◆ Problem statement ◆
In the data that follows, how many lines contain the word "global"? Give only that number.

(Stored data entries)
——

Background: an optimization exercise with open tools, aiming at small area. Do not read the settings as production practice. In this exercise RTL edits were held to simulation tests only and were not proved equivalent to the original. Power figures rest on the tool's default switching activity, not on a simulated workload.

File: design.v
module br_predict_btb #(
  parameter int IDX_W  = 5,
  parameter int TAG_W  = 8,
  parameter int STAT_W = 12
) (
  input  logic              CLK,
  input  logic              nRST,
  input  logic [31:0]       if_pc,
  output logic              pred_taken,
  output logic [31:0]       pred_target,
  output logic              pred_hit,
  input  logic              upd_valid,
  input  logic [31:0]       upd_pc,
  input  logic              upd_taken,
  input  logic [31:0]       upd_target,
  input  logic              upd_mispredict,
  input  logic              clear,
  output logic [STAT_W-1:0] stat_branches,
  output logic [STAT_W-1:0] stat_mispred
);
  localparam int ENTRIES = 2 ** IDX_W;
  localparam int LO_W    = 12;              
  localparam int HI_W    = 32 - LO_W;       
  typedef logic [IDX_W-1:0] idx_t;
  typedef logic [TAG_W-1:0] tag_t;
  logic [ENTRIES-1:0] valid_q;
  tag_t               tag_q    [ENTRIES];
  logic [31:0]        target_q [ENTRIES];
  logic [1:0]         ctr_q    [ENTRIES];
  logic [STAT_W-1:0]  stat_br_q;
  logic [STAT_W-1:0]  stat_mis_q;
  idx_t if_idx, upd_idx;
  tag_t if_tag, upd_tag;
  logic unused_pc;
  assign if_idx  = if_pc[IDX_W+1:2];
  assign if_tag  = if_pc[IDX_W+TAG_W+1:IDX_W+2];
  assign upd_idx = upd_pc[IDX_W+1:2];
  assign upd_tag = upd_pc[IDX_W+TAG_W+1:IDX_W+2];
  assign unused_pc = ^{if_pc, upd_pc};
  logic [ENTRIES-1:0] if_nsel_a, if_nsel_b, if_nsel_c, upd_nsel, upd_sel;
  logic [3:0] if_lo, upd_lo;
  logic [7:0] if_hi, upd_hi;
  br_predict_btb_predec u_pre_if  (.idx(if_idx),  .lo(if_lo),  .hi(if_hi));
  br_predict_btb_predec u_pre_upd (.idx(upd_idx), .lo(upd_lo), .hi(upd_hi));
  br_predict_btb_dec u_dec_if_a (.lo(if_lo),  .hi(if_hi),  .nsel(if_nsel_a));
  br_predict_btb_dec u_dec_if_b (.lo(if_lo),  .hi(if_hi),  .nsel(if_nsel_b));
  br_predict_btb_dec u_dec_if_c (.lo(if_lo),  .hi(if_hi),  .nsel(if_nsel_c));
  br_predict_btb_dec u_dec_upd  (.lo(upd_lo), .hi(upd_hi), .nsel(upd_nsel));
  assign upd_sel = ~upd_nsel;
  logic        rd_valid;
  tag_t        rd_tag;
  logic        rd_ctr1;
  logic [31:0] rd_target;
  always_comb begin
    rd_valid  = 1'b1;
    rd_tag    = '1;
    rd_ctr1   = 1'b1;
    rd_target = '1;
    for (int k = 0; k < ENTRIES; k++) begin
      rd_valid        = rd_valid        & (if_nsel_a[k] | valid_q[k]);
      rd_tag          = rd_tag          & ({TAG_W{if_nsel_a[k]}} | tag_q[k]);
      rd_ctr1         = rd_ctr1         & (if_nsel_a[k] | ctr_q[k][1]);
      rd_target[15:0] = rd_target[15:0] & ({16{if_nsel_b[k]}} | target_q[k][15:0]);
      rd_target[31:16]= rd_target[31:16]& ({16{if_nsel_c[k]}} | target_q[k][31:16]);
    end
  end
  assign pred_hit    = rd_valid & (rd_tag == if_tag);
  assign pred_taken  = pred_hit & rd_ctr1;
  assign pred_target = {32{pred_hit}} & rd_target;
  logic       ur_valid;
  tag_t       ur_tag;
  logic [1:0] ur_ctr;
  always_comb begin
    ur_valid = 1'b1;
    ur_tag   = '1;
    ur_ctr   = '1;
    for (int k = 0; k < ENTRIES; k++) begin
      ur_valid = ur_valid & (upd_nsel[k] | valid_q[k]);
      ur_tag   = ur_tag   & ({TAG_W{upd_nsel[k]}} | tag_q[k]);
      ur_ctr   = ur_ctr   & ({2{upd_nsel[k]}} | ctr_q[k]);
    end
  end
  logic       upd_hit;
  logic       alloc;      
  logic [1:0] ctr_new;
  assign upd_hit = ur_valid & (ur_tag == upd_tag);
  assign alloc   = upd_valid & upd_taken;
  always_comb begin
    if (!upd_valid || (!upd_hit && !upd_taken)) ctr_new = ur_ctr;
    else if (!upd_hit)  ctr_new = 2'b10;
    else if (upd_taken) ctr_new = (ur_ctr == 2'b11) ? 2'b11 : ur_ctr + 2'd1;
    else                ctr_new = (ur_ctr == 2'b00) ? 2'b00 : ur_ctr - 2'd1;
  end
  assign stat_branches = stat_br_q;
  assign stat_mispred  = stat_mis_q;
  always_ff @(posedge CLK) begin
    if (!nRST) begin
      valid_q    <= '0;
      stat_br_q  <= '0;
      stat_mis_q <= '0;
    end else begin
      if (clear) valid_q <= '0;
      else       valid_q <= valid_q | ({ENTRIES{alloc}} & upd_sel);
      stat_br_q  <= stat_br_q + STAT_W'(upd_valid);
      stat_mis_q <= stat_mis_q + STAT_W'(upd_valid & upd_mispredict);
    end
  end
  for (genvar k = 0; k < ENTRIES; k++) begin : g_ent
    logic lo_hold, lo_wr, hi_hold, hi_wr, ctr_hold, ctr_wr;
    br_predict_btb_cwen u_cwen (.sel(upd_sel[k]), .hold(ctr_hold), .wr(ctr_wr));
    br_predict_btb_wen u_wen_lo (.alloc(alloc), .sel(upd_sel[k]), .hold(lo_hold), .wr(lo_wr));
    br_predict_btb_wen u_wen_hi (.alloc(alloc), .sel(upd_sel[k]), .hold(hi_hold), .wr(hi_wr));
    br_predict_btb_entry #(.TAG_W(TAG_W), .LO_W(LO_W)) u_ent (
      .CLK      (CLK),
      .lo_hold  (lo_hold),
      .lo_wr    (lo_wr),
      .hi_hold  (hi_hold),
      .hi_wr    (hi_wr),
      .ctr_hold (ctr_hold),
      .ctr_wr   (ctr_wr),
      .d_tag    (upd_tag),
      .d_target (upd_target),
      .d_ctr    (ctr_new),
      .tag_q    (tag_q[k]),
      .target_q (target_q[k]),
      .ctr_q    (ctr_q[k])
    );
  end
endmodule
module br_predict_btb_predec (
  input  logic [4:0] idx,
  output logic [3:0] lo,
  output logic [7:0] hi
);
  always_comb begin
    for (int j = 0; j < 4; j++) lo[j] = (idx[1:0] == 2'(j));
    for (int j = 0; j < 8; j++) hi[j] = (idx[4:2] == 3'(j));
  end
endmodule
module br_predict_btb_dec (
  input  logic [3:0]  lo,
  input  logic [7:0]  hi,
  output logic [31:0] nsel
);
  always_comb begin
    for (int k = 0; k < 32; k++) nsel[k] = ~(lo[k % 4] & hi[k / 4]);
  end
endmodule
module br_predict_btb_wen (
  input  logic alloc,
  input  logic sel,
  output logic hold,
  output logic wr
);
  assign wr   = alloc & sel;
  assign hold = ~wr;
endmodule
module br_predict_btb_cwen (
  input  logic sel,
  output logic hold,
  output logic wr
);
  assign wr   = sel;
  assign hold = ~sel;
endmodule
module br_predict_btb_entry #(
  parameter int TAG_W = 8,
  parameter int LO_W  = 12
) (
  input  logic             CLK,
  input  logic             lo_hold,
  input  logic             lo_wr,
  input  logic             hi_hold,
  input  logic             hi_wr,
  input  logic             ctr_hold,
  input  logic             ctr_wr,
  input  logic [TAG_W-1:0] d_tag,
  input  logic [31:0]      d_target,
  input  logic [1:0]       d_ctr,
  output logic [TAG_W-1:0] tag_q,
  output logic [31:0]      target_q,
  output logic [1:0]       ctr_q
);
  always_ff @(posedge CLK) begin
    tag_q               <= ({TAG_W{lo_hold}} & tag_q) | ({TAG_W{lo_wr}} & d_tag);
    target_q[LO_W-1:0]  <= ({LO_W{lo_hold}} & target_q[LO_W-1:0]) |
                           ({LO_W{lo_wr}}   & d_target[LO_W-1:0]);
    target_q[31:LO_W]   <= ({(32-LO_W){hi_hold}} & target_q[31:LO_W]) |
                           ({(32-LO_W){hi_wr}}   & d_target[31:LO_W]);
    ctr_q               <= ({2{ctr_hold}} & ctr_q) | ({2{ctr_wr}} & d_ctr);
  end
endmodule
File: flow/run.sh
#!/bin/bash
# Standard ORFS layout, with clock tree synthesis told not to add dummy loads and to
# use larger sink clusters, and ports buffered with the smallest buffer.
export CTS_ARGS="-sink_clustering_enable -repair_clock_nets -dont_use_dummy_load -buf_list sky130_fd_sc_hd__clkbuf_16 -sink_clustering_size 27 -sink_clustering_max_diameter 100"
export BUFFER_PORTS_ARGS="-buffer_cell sky130_fd_sc_hd__buf_1"
bash standard.sh > standard.log 2>&1
File: standard.sh
#!/bin/bash
# synth_recipe.tcl (not shown) runs the flow's synth.tcl, then flattens the netlist and writes it again
# the make line also repeats each setting of config.mk as NAME=value (left out here)
make -C /OpenROAD-flow-scripts/flow DESIGN_CONFIG=/design/flow/config.mk WORK_HOME=/design/flow/orfs CLKGATE_MAP_FILE= SYNTH_SCRIPT=/design/flow/synth_recipe.tcl "${@:-finish}"
File: config.mk
export PLATFORM = sky130hd
export DESIGN_NAME = br_predict_btb
export DESIGN_NICKNAME = br_predict_btb
export VERILOG_FILES = /design/flow/design.v
export SDC_FILE = /design/flow/constraint.sdc
export NUM_CORES = 4
export LEC_CHECK = 0
export CAP_MARGIN = 20
export CORE_MARGIN = 2
export CORE_UTILIZATION = 50
export SETUP_SLACK_MARGIN = 0.4
export SLEW_MARGIN = 8
export SYNTH_HIERARCHICAL = 1
export SYNTH_MINIMUM_KEEP_SIZE = 0
File: constraint.sdc
create_clock -name core_clock -period 8.0 [get_ports {CLK}]
set_input_delay 1.6000 -clock core_clock [delete_from_list [all_inputs] [get_ports {CLK}]]
set_output_delay 1.6000 -clock core_clock [all_outputs]
set_load 0.01 [all_outputs]
==> results of run 1 <==
power groups by stage:
stage	Clock [W]	Sequential, W	Combinational [W]
after floorplan	0	0.00851	0.00125
after global placement	0	0.00872	0.00165
after detailed placement	0	0.00872	0.00168
after CTS	0.00357	0.00858	0.00168
after global routing	0.00379	0.00870	0.00183
final	0.00357	0.00863	0.00173
flip-flops by register name (all words and copies together), names as in the netlist:
signal / count
stat_br_q: 12
g_ent.u_ent.ctr_q: 64
valid_q: 32
g_ent.u_ent.target_q: 1024
stat_mis_q: 12
g_ent.u_ent.tag_q: 256
through the flow:
| stage | cells | area [um2] |
|---|---|---|
| global placement | 6276 | 53700 |
| CTS | 6335 | 55100 |
| finish | 6343 | 55200 |
| detailed placement | 6276 | 53700 |
| global route | 6338 | 55200 |
| floorplan | 5101 | 53100 |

——

◆ Result of this task ◆
4